··· MATERIAL SUPPLIED ···

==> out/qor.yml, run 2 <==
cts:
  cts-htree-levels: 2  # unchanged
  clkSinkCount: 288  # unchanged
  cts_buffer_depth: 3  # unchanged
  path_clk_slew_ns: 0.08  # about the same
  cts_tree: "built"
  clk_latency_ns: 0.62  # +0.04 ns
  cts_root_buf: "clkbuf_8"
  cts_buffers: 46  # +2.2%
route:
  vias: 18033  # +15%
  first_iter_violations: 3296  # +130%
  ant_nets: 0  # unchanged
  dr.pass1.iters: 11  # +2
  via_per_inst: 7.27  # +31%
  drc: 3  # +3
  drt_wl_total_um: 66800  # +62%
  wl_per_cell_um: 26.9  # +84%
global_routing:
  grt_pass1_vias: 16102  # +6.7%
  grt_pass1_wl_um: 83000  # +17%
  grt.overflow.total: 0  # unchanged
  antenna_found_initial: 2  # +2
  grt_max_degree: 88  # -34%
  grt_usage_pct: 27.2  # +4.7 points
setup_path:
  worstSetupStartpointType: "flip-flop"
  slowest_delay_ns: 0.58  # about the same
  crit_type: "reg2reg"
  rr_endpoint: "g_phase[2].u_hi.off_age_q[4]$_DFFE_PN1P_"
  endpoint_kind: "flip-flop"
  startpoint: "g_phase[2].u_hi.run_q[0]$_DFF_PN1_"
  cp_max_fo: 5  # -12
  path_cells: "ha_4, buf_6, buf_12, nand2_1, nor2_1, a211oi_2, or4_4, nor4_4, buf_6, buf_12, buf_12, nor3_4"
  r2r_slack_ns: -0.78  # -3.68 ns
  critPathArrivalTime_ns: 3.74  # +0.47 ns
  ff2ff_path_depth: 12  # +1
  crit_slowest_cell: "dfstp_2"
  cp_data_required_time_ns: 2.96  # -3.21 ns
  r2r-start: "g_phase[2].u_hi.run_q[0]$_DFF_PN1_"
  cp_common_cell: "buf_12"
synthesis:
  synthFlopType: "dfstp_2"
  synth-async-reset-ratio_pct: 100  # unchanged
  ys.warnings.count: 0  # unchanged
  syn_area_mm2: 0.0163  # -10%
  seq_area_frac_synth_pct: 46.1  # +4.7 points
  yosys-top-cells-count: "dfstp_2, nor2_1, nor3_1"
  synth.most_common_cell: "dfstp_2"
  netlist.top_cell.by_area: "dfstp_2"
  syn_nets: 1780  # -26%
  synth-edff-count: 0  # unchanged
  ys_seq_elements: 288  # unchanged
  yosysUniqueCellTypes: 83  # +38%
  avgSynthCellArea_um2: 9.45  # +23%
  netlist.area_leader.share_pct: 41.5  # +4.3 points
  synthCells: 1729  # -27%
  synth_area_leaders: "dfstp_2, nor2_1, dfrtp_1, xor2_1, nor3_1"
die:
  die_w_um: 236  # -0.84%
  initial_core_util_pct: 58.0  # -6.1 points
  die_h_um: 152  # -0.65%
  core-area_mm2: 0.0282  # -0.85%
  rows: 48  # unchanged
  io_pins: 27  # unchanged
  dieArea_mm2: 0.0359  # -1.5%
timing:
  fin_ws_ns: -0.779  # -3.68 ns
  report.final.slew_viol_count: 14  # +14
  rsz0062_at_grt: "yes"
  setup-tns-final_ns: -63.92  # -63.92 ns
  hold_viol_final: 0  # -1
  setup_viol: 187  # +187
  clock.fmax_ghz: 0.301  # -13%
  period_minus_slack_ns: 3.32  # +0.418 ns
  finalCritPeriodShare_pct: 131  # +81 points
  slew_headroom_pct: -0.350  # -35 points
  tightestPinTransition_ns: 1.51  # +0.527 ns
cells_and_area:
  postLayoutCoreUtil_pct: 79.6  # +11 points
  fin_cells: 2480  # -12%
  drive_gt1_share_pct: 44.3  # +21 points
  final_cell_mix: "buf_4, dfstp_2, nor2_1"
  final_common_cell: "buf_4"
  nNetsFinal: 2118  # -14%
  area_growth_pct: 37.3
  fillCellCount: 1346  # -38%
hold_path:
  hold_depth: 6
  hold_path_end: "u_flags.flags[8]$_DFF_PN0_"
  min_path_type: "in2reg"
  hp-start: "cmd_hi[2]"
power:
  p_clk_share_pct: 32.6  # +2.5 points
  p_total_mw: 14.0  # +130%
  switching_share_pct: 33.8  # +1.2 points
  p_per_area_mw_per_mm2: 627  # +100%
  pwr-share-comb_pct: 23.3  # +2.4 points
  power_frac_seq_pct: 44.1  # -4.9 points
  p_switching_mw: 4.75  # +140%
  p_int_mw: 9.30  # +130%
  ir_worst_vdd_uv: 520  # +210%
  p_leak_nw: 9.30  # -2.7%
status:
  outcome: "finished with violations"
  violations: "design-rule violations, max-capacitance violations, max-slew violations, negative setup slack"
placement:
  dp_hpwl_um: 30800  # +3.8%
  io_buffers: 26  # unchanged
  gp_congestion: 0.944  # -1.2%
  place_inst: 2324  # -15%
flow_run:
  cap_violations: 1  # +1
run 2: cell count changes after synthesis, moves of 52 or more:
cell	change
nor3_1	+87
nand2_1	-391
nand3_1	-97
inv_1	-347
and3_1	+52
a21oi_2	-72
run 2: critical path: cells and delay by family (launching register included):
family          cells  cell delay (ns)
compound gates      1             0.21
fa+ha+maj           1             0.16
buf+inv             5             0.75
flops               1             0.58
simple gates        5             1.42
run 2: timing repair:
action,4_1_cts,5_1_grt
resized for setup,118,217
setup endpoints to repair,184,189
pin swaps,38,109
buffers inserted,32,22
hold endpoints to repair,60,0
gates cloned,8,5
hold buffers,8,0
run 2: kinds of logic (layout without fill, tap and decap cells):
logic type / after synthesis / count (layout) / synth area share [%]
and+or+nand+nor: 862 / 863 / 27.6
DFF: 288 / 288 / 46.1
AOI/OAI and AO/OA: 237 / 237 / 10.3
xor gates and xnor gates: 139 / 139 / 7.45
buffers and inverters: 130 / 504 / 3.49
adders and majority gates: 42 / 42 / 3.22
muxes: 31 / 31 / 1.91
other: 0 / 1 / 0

···
··· MATERIAL SUPPLIED ···

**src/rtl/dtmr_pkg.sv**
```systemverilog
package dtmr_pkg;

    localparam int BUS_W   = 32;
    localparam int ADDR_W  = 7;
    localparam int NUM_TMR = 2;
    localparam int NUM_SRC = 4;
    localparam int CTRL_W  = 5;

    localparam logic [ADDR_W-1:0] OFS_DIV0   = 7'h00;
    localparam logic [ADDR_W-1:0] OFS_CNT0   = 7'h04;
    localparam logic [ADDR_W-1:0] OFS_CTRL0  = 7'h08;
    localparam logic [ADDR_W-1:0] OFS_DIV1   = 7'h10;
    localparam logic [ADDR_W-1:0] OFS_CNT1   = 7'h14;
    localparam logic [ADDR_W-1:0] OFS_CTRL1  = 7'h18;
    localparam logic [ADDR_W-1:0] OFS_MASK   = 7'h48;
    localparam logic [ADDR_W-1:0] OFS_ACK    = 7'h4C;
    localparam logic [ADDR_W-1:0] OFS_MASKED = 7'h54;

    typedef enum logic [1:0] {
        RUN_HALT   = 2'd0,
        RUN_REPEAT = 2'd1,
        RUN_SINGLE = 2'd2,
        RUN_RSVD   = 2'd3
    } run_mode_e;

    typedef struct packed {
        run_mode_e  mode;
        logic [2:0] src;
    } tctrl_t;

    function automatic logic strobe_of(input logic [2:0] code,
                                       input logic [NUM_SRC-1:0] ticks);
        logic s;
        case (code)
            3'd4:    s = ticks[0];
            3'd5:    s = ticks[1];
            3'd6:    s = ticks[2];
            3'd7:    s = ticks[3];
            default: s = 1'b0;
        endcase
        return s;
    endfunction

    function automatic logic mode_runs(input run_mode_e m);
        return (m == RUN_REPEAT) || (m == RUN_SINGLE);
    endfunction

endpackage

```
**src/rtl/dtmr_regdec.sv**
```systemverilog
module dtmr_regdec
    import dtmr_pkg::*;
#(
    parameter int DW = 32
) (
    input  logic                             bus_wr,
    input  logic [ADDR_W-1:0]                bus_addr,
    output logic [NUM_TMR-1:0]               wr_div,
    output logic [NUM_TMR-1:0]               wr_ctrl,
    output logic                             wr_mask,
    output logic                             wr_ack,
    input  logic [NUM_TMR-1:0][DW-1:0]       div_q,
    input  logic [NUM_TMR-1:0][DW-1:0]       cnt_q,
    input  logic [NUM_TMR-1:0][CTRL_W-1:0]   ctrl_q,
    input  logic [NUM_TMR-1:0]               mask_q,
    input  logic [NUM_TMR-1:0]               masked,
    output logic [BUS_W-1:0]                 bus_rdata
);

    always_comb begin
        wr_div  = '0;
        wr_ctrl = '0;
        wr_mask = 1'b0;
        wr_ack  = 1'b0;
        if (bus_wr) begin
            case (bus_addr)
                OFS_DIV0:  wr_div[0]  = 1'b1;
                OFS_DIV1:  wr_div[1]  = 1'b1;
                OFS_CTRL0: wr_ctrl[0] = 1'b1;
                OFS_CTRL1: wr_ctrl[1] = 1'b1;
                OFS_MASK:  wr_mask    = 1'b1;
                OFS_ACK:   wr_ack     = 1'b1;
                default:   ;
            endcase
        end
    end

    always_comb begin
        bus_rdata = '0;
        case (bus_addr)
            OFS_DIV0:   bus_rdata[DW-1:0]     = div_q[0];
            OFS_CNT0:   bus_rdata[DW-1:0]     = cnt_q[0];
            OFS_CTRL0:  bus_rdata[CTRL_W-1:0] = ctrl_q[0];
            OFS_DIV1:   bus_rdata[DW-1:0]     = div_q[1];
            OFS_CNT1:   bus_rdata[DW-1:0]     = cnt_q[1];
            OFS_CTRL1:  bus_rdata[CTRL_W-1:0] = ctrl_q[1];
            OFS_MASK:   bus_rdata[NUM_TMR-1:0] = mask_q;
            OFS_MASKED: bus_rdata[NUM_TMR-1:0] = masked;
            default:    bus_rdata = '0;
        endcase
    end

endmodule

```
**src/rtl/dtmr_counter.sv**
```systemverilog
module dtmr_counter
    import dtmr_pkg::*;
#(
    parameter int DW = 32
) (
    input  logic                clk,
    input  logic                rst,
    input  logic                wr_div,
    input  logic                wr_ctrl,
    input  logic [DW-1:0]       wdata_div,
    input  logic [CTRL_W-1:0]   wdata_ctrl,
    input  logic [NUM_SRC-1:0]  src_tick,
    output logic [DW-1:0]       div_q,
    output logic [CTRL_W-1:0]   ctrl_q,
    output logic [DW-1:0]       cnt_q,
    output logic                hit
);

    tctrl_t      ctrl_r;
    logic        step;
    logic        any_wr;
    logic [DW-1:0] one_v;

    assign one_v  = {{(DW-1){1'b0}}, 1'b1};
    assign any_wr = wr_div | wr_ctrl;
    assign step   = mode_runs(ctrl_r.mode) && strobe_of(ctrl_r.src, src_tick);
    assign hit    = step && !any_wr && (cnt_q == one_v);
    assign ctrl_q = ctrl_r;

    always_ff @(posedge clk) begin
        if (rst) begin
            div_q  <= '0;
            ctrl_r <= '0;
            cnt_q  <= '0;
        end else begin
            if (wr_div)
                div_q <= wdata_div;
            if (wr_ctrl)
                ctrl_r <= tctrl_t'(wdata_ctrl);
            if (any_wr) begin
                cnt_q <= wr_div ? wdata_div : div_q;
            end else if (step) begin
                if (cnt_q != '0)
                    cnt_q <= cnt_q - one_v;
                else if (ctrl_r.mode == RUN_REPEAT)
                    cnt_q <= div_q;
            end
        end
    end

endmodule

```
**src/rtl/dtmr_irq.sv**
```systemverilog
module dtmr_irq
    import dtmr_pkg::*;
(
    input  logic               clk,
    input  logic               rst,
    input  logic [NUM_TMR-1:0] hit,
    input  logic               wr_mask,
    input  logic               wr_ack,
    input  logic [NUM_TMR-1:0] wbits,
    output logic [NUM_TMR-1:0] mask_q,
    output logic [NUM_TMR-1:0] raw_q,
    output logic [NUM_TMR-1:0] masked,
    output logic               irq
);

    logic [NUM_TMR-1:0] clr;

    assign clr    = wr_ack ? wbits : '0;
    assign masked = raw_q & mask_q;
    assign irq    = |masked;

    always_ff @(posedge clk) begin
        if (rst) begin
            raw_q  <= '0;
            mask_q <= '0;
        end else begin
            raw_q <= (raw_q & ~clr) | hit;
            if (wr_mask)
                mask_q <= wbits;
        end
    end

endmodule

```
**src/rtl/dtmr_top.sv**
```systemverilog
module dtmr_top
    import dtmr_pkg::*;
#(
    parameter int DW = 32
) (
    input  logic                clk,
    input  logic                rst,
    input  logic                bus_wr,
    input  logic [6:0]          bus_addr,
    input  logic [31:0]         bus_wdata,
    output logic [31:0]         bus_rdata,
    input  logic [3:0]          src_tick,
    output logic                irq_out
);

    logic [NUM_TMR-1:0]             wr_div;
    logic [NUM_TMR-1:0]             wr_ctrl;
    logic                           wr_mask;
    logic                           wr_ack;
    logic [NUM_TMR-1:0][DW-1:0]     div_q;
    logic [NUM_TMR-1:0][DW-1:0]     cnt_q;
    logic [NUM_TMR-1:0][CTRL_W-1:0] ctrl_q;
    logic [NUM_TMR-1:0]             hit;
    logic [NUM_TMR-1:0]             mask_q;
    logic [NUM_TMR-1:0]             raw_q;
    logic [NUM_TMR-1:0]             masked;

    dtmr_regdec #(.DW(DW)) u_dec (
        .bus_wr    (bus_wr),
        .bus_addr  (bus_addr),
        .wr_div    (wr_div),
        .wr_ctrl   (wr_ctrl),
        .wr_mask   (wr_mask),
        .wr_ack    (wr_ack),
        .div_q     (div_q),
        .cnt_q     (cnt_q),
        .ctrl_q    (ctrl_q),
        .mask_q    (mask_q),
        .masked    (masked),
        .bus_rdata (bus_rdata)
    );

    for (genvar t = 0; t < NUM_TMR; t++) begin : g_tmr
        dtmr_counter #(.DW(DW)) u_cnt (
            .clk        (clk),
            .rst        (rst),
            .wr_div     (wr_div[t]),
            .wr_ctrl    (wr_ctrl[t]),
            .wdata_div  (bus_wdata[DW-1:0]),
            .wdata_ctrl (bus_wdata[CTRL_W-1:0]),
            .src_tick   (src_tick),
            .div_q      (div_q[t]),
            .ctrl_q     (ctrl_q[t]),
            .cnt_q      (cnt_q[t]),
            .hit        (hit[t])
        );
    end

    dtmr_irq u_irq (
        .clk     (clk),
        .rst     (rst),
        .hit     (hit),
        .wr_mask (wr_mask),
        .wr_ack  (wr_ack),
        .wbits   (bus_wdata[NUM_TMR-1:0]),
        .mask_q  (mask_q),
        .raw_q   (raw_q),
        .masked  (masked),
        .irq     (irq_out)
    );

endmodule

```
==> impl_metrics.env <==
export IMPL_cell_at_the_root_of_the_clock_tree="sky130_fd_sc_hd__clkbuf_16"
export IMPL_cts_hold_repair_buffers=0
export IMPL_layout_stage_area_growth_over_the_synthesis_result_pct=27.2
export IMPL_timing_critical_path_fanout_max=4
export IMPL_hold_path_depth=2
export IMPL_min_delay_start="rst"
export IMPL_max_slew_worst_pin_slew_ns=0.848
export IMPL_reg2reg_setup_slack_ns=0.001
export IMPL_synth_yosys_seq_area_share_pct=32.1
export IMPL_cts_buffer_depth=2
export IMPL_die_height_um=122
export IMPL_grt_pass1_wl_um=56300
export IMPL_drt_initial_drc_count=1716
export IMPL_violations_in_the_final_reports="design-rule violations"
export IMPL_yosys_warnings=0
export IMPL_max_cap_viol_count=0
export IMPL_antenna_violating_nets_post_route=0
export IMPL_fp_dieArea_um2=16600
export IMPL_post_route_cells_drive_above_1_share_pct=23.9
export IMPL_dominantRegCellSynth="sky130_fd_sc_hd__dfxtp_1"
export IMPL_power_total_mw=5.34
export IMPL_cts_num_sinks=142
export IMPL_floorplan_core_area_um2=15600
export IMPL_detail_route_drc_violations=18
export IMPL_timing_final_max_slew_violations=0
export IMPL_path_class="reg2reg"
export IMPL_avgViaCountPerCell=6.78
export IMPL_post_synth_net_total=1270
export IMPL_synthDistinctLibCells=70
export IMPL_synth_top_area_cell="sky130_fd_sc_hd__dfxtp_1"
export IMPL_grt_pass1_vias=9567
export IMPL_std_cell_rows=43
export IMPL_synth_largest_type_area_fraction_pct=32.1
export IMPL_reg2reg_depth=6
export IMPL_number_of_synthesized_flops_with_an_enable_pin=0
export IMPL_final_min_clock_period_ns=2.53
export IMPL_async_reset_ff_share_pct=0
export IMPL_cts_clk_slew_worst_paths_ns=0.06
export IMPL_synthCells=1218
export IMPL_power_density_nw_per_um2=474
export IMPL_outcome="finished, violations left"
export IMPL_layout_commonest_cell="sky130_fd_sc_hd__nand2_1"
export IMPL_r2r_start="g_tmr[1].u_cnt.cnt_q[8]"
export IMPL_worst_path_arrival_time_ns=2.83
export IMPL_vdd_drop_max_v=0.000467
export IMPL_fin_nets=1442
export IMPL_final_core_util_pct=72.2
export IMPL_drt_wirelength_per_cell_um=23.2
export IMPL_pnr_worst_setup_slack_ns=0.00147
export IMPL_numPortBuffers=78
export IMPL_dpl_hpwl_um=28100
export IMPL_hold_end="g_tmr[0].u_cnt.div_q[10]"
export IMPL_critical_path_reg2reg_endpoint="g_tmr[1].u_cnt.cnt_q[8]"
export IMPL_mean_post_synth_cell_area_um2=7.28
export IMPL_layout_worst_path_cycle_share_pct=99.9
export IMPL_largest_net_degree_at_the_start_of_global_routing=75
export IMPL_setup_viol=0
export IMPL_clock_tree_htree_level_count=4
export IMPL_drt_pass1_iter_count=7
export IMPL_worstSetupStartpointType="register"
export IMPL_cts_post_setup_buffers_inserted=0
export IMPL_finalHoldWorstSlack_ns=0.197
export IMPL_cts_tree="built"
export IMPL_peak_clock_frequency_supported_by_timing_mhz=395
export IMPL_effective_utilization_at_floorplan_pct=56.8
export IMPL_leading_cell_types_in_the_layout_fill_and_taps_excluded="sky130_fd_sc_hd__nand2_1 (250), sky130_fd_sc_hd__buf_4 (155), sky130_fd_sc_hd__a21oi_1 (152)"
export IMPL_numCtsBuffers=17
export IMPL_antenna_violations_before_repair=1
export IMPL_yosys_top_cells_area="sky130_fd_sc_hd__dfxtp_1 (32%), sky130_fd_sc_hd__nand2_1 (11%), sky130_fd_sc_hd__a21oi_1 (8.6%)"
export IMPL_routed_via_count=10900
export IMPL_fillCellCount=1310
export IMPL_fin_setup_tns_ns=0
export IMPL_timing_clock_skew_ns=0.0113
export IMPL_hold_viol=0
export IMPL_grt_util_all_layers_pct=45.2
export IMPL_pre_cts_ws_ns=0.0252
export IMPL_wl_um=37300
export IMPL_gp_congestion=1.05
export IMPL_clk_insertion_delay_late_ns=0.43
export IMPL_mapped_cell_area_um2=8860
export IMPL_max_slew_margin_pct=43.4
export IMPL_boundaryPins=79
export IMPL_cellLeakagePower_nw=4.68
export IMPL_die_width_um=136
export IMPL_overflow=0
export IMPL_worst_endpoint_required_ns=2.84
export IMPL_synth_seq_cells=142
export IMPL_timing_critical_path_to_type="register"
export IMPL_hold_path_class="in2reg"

···
··· MATERIAL SUPPLIED ···

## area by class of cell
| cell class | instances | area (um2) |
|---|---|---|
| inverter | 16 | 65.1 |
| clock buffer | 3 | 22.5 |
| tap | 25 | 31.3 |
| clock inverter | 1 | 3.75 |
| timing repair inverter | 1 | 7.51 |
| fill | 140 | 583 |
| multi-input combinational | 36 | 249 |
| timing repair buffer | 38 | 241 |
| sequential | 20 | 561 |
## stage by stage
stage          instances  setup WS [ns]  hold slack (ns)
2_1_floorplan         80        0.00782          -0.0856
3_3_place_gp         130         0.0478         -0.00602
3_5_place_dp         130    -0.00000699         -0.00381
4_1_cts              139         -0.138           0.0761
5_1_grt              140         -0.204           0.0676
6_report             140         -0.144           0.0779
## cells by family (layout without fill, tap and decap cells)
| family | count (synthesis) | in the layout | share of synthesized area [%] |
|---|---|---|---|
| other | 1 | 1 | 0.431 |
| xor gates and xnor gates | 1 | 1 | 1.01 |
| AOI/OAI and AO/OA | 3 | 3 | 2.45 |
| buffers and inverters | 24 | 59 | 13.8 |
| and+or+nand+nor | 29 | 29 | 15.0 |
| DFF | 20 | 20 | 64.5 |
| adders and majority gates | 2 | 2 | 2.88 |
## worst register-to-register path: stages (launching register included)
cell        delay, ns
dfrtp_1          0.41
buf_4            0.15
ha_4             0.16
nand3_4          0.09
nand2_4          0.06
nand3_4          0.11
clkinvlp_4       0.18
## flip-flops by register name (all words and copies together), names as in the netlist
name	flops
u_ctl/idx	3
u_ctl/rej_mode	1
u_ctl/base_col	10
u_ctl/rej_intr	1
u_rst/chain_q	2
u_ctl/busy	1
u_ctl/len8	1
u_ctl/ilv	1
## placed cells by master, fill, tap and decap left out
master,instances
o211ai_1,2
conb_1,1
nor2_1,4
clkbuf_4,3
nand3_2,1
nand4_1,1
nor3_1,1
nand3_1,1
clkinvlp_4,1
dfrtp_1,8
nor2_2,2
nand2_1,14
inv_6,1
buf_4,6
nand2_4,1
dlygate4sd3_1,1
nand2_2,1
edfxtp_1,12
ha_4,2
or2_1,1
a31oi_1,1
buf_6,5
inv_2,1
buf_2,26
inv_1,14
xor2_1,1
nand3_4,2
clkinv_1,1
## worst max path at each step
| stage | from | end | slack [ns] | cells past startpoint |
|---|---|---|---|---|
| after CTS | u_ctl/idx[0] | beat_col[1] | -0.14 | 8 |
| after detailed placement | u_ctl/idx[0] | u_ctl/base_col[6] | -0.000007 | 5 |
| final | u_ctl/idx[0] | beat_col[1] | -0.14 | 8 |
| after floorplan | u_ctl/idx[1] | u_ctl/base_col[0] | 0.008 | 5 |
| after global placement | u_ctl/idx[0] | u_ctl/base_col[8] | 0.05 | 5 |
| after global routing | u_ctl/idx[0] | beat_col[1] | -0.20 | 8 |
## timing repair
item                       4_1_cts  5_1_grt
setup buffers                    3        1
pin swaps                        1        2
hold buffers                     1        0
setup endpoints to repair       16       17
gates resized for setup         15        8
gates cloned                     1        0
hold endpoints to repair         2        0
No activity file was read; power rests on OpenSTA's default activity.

···

§ **AIM OF THE TASK**: Take the lines above from the one containing "beat_col[1] | -0.20 | 8 |" to the one containing "No activity file" and retype them exactly, both ends included, with nothing added.

§ **ANSWER BELOW**:
| after global routing | u_ctl/idx[0] | beat_col[1] | -0.20 | 8 |
## timing repair
item                       4_1_cts  5_1_grt
setup buffers                    3        1
pin swaps                        1        2
hold buffers                     1        0
setup endpoints to repair       16       17
gates resized for setup         15        8
gates cloned                     1        0
hold endpoints to repair         2        0
No activity file was read; power rests on OpenSTA's default activity.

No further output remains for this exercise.